Photo: Flickr user lifeontheedge

Thursday, April 03, 2008

Wikipedia Weekly roundup

Update: Erik Moller responds in the comments -- they're in the process of getting a donated statistics server.

Like I said, the podcast is on a roll.

Episode 43.

Skip the belated discussion on Jimmy's shenanigans -- it's mostly there because they feel obligated to cover it. Start at the 20-minute mark, instead, and don't miss the wii metaphor at 42:11.

(I also got namedropped; hurrah.)

Episode 44.

Stable versions are finally implemented in software! (They're late, they were promised to us in 2006.)

What are stable versions? Well. Unlike a traditional piece of writing, a Wikipedia article is never finished. Over time mistakes get removed, but they also get inserted; writing sometimes gets better, but it doesn't always stay better.

Stable versions are particular revisions of an article that are marked as superior. You'll be able to read a stable version and trust that the very text you're reading has been vetted, that someone didn't add "leona is gay!" five seconds before you opened the page.
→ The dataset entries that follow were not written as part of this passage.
==> src/rtl/axa_fetch_queue_pkg.sv <==
// Shared AXA fetch definitions: word width and the NOP encoding decode also relies on.
package axa_fetch_queue_pkg;
  localparam int              AXA_WORD_W = 16;
  localparam logic [5:0]      AXA_OP_NOP = 6'b111010;
  localparam logic [AXA_WORD_W-1:0] AXA_NOP = {AXA_OP_NOP, 10'b0};
endpackage

==> src/rtl/axa_fetch_queue_fifo.sv <==
// DEPTH-entry FIFO with flush; data visible on dout the edge after push, zero-latency pop.
// Flush wins over push/pop; push at full is accepted only together with a pop.
module axa_fetch_queue_fifo #(
  parameter int DEPTH = 4,
  parameter int W     = 8,
  parameter int CW    = $clog2(DEPTH + 1)
) (
  input  logic          clk,
  input  logic          reset,
  input  logic          flush,
  input  logic          push,
  input  logic          pop,
  input  logic [W-1:0]  din,
  output logic [W-1:0]  dout,
  output logic [CW-1:0] count
);
  localparam int PW = $clog2(DEPTH);

  logic [W-1:0]  mem [DEPTH];
  logic [PW-1:0] rd_ptr, wr_ptr;
  logic          do_push, do_pop;

  assign do_pop  = pop && !flush && (count != '0);
  assign do_push = push && !flush && ((count != CW'(DEPTH)) || do_pop);
  assign dout    = mem[rd_ptr];

  always_ff @(posedge clk) begin
    if (do_push) mem[wr_ptr] <= din;
  end

  always_ff @(posedge clk or negedge reset) begin
    if (!reset) begin
      rd_ptr <= '0;
      wr_ptr <= '0;
      count  <= '0;
    end else if (flush) begin
      rd_ptr <= '0;
      wr_ptr <= '0;
      count  <= '0;
    end else begin
      if (do_push) wr_ptr <= wr_ptr + PW'(1);
      if (do_pop)  rd_ptr <= rd_ptr + PW'(1);
      if (do_push && !do_pop)      count <= count + CW'(1);
      else if (do_pop && !do_push) count <= count - CW'(1);
    end
  end
endmodule
module mem_stage #(
  parameter int TIMEOUT_CYCLES = 16
) (
  input  logic                      clk,
  input  logic                      rst,
  input  mem_stage_pkg::ex_to_mem_s ex_to_mem,
  output logic                      dmem_req,
  output logic                      dmem_we,
  output logic [31:0]               dmem_addr,
  output logic [31:0]               dmem_wdata,
  input  logic                      dmem_ack,
  input  logic [31:0]               dmem_rdata,
  output logic                      stall_mem,
  output logic [31:0]               bp_mem,
  output logic [31:0]               wb_result,
  output logic [4:0]                wb_rd,
  output logic                      wb_reg_write,
  output logic                      mem_err
);

  localparam int                CNT_W   = $clog2(TIMEOUT_CYCLES) + 1;
  localparam logic [CNT_W-1:0]  CNT_MAX = CNT_W'(TIMEOUT_CYCLES);

  typedef enum logic {
    S_IDLE = 1'b0,
    S_BUSY = 1'b1
  } state_t;

  state_t           r_state;
  state_t           w_next_state;
  logic [CNT_W-1:0] r_cnt;

  // Request latched on entry to BUSY; the bus is driven from here while waiting.
  logic [31:0] r_addr;
  logic [31:0] r_wdata;
  logic        r_we;
  logic [4:0]  r_rd;
  logic        r_reg_write;

  logic [31:0] r_wb_result;
  logic [4:0]  r_wb_rd;
  logic        r_wb_reg_write;
  logic        r_mem_err;

  logic        w_mem_op;
  logic        w_aligned;
  logic        w_req;
  logic        w_we;
  logic [31:0] w_addr;
  logic [31:0] w_wdata;
  logic        w_stall;
  logic [4:0]  w_cur_rd;
  logic        w_cur_reg_write;
  logic        w_complete;
  logic        w_wait_start;
  logic        w_timeout;
  logic        w_misalign;

  assign w_mem_op  = ex_to_mem.mem_read | ex_to_mem.mem_write;
  assign w_aligned = (ex_to_mem.alu_result[1:0] == 2'b00);

  always_comb begin
    // NOTE: every signal gets a default before the case so no path can infer a latch.
    w_next_state    = r_state;
    w_req           = 1'b0;
    w_we            = ex_to_mem.mem_write;
    w_addr          = ex_to_mem.alu_result;
    w_wdata         = ex_to_mem.write_data;
    w_cur_rd        = ex_to_mem.rd;
    w_cur_reg_write = ex_to_mem.reg_write;
    w_stall         = 1'b0;
    w_complete      = 1'b0;
    w_wait_start    = 1'b0;
    w_timeout       = 1'b0;
    w_misalign      = 1'b0;

    case (r_state)
      S_IDLE: begin
        if (w_mem_op) begin
          if (!w_aligned) begin
            w_misalign = 1'b1;
          end else begin
            w_req = 1'b1;
            if (dmem_ack) begin
              w_complete = 1'b1;
            end else begin
              w_wait_start = 1'b1;
              w_stall      = 1'b1;
              w_next_state = S_BUSY;
            end
          end
        end
      end
      S_BUSY: begin
        w_req           = 1'b1;
        w_we            = r_we;
        w_addr          = r_addr;
        w_wdata         = r_wdata;
        w_cur_rd        = r_rd;
        w_cur_reg_write = r_reg_write;
        if (dmem_ack) begin
          w_complete   = 1'b1;
          w_next_state = S_IDLE;
        end else if (r_cnt == CNT_MAX) begin
          // Abandon: release upstream now, request drops on the next cycle.
          w_timeout    = 1'b1;
          w_next_state = S_IDLE;
        end else begin
          w_stall = 1'b1;
        end
      end
      default: w_next_state = S_IDLE;
    endcase

    if (rst) begin
      w_req   = 1'b0;
      w_stall = 1'b0;
    end
  end

  always_ff @(posedge clk or posedge rst) begin
    if (rst) begin
      r_state        <= S_IDLE;
      r_cnt          <= '0;
      r_addr         <= '0;
      r_wdata        <= '0;
      r_we           <= 1'b0;
      r_rd           <= '0;
      r_reg_write    <= 1'b0;
      r_wb_result    <= '0;
      r_wb_rd        <= '0;
      r_wb_reg_write <= 1'b0;
      r_mem_err      <= 1'b0;
    end else begin
      // NOTE: non-blocking assignments so every register samples pre-edge values.
      r_state <= w_next_state;
      if (w_complete) begin
        r_wb_result    <= w_we ? w_addr : dmem_rdata;
        r_wb_rd        <= w_cur_rd;
        r_wb_reg_write <= w_cur_reg_write & ~w_we;
      end else if (w_wait_start) begin
        r_addr         <= ex_to_mem.alu_result;
        r_wdata        <= ex_to_mem.write_data;
        r_we           <= ex_to_mem.mem_write;
        r_rd           <= ex_to_mem.rd;
        r_reg_write    <= ex_to_mem.reg_write;
        r_cnt          <= CNT_W'(1);
        r_wb_reg_write <= 1'b0;
      end else if (r_state == S_BUSY) begin
        r_wb_reg_write <= 1'b0;
        if (w_timeout) begin
          r_mem_err <= 1'b1;
        end else if (r_cnt != CNT_MAX) begin
          r_cnt <= r_cnt + 1'b1;
        end
      end else if (w_misalign) begin
        r_mem_err      <= 1'b1;
        r_wb_reg_write <= 1'b0;
      end else begin
        r_wb_result    <= ex_to_mem.alu_result;
        r_wb_rd        <= ex_to_mem.rd;
        r_wb_reg_write <= ex_to_mem.reg_write;
      end
    end
  end

  assign dmem_req     = w_req;
  assign dmem_we      = w_we;
  assign dmem_addr    = w_addr;
  assign dmem_wdata   = w_wdata;
  assign stall_mem    = w_stall;
  assign bp_mem       = ex_to_mem.alu_result;
  assign wb_result    = r_wb_result;
  assign wb_rd        = r_wb_rd;
  assign wb_reg_write = r_wb_reg_write;
  assign mem_err      = r_mem_err;

endmodule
Plus, stylistic edits will stick! Right now, you can go through a whole article and shoehorn it into a tight, structured, beautifully clear piece of writing. I used to spend hours doing that. But after a couple months of heavy editing -- people appending facts willy-nilly -- the article always descends back into the murk. It gets more accurate, but waaaaaay less readable. Theoretically, stable versions will fix this problem by inserting periodic finish lines.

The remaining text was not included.